Individuals and Employers Aren’t Following Password Best Practices

Twenty percent of employers never require employees to change their passwords, a survey finds.

A survey in which 2,500 Americans were asked about their password behaviors and tendencies found a fifth of employers don’t regularly require their employees to change their work program passwords.

In addition, the survey by cybersecurity firm PC Matic revealed that nearly one-quarter of respondents use the same passwords for their home and personal accounts. Another example of a bad practice of mixing home with work is that more than half of respondents have admitted to checking their personal emails on work devices, increasing the likelihood of a malicious infection infiltrating a company’s networks.

Bad password practices exist in both personal and work use. Of those who responded that they have at least one email account, just shy of 30% are not sure when they last changed their password or never have at all.

More than 40% of respondents indicated that they remember their passwords by memory and don’t use a password manager or write them down somewhere. PC Matic suggests this could be the reason such a significant percentage of respondents haven’t changed their passwords or don’t know when they last did. In addition, the firm speculates that this finding indicates individuals are likely using the same password for multiple accounts and that their passwords are most likely not meeting complex password standards.

PC Matic’s survey results in 2020 revealed that as individuals age, they are more likely to write their passwords down. Respondents in 2021 confirmed that as well, with 47.11% of Baby Boomers preferring to write their passwords down compared with 16.63% of Millennials.

Nearly 30% of respondents are using a password manager to safeguard their password information. Millennials, however, lead the respondent groups in both remembering their passwords by memory and in the use of password managers. Nearly 50% of Millennial respondents indicated that they remember their passwords by memory, and just over 35% stated that they use a password manager.

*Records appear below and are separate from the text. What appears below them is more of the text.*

===== src/rtl/vrs_pkg.sv =====
package vrs_pkg;
  localparam int unsigned ROM_AW_DEF     = 7;
  localparam int unsigned ROM_DW_DEF     = 8;
  localparam int unsigned WARM_EDGES_DEF = 9;
  localparam int unsigned SYNC_DEF       = 2;

  typedef enum logic [0:0] {
    SEQ_WARMUP = 1'b0,
    SEQ_STREAM = 1'b1
  } seq_phase_e;
endpackage
<file path="config.mk">
export PLATFORM = sky130hd
export DESIGN_NAME = dts_trigger_seq
export DESIGN_NICKNAME = d
export VERILOG_FILES = /design/src/rtl/dts_pkg.sv /design/src/rtl/dts_word_ctr.sv /design/src/rtl/dts_trig_gate.sv /design/src/rtl/dts_seq_fsm.sv /design/src/rtl/dts_trigger_seq.sv
export SDC_FILE = /design/constraint.sdc
export NUM_CORES = 1
export LEC_CHECK = 0
export ABC_AREA = 1
export BUFFER_PORTS_ARGS = -buffer_cell sky130_fd_sc_hd__clkbuf_2
export CAP_MARGIN = 0
export CORE_MARGIN = 2
export CORE_UTILIZATION = 30
export CTS_CLUSTER_DIAMETER = 30
export DETAILED_ROUTE_END_ITERATION = 12
export GPL_TIMING_DRIVEN = 0
export PLACE_DENSITY = 0.6
export SYNTH_ARGS = -nofsm -noshare
export SYNTH_HDL_FRONTEND = slang
export SYNTH_SLANG_ARGS = --single-unit
</file>
<file path="constraint.sdc">
create_clock -name clk -period 1.28 [get_ports clk]
set_input_delay 0.064 -clock clk [delete_from_list [all_inputs] [get_ports clk]]
set_output_delay 0.064 -clock clk [all_outputs]
set_load 0.01 [all_outputs]
</file>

Regarding personal Wi-Fi networks, the survey found nearly 60% of users haven’t changed their Wi-Fi passwords since their networks were set up or don’t know how to do so.

PC Matic suggests that passwords should be a combination of uppercase and lowercase letters, numbers and special characters. Users should never reuse passwords on multiple accounts and should create unique passwords and store them in a safe place for remembrance.

For corporate passwords, the firm recommends that businesses issue passwords to their employees. The survey found only 16% of employers issue their employees a password. The overwhelming majority (80%) allow their employees to choose their own passwords, and just 4% of employees have their passwords set by a password generator.

The PC Matic survey report includes top tips for individual users, as well as employers.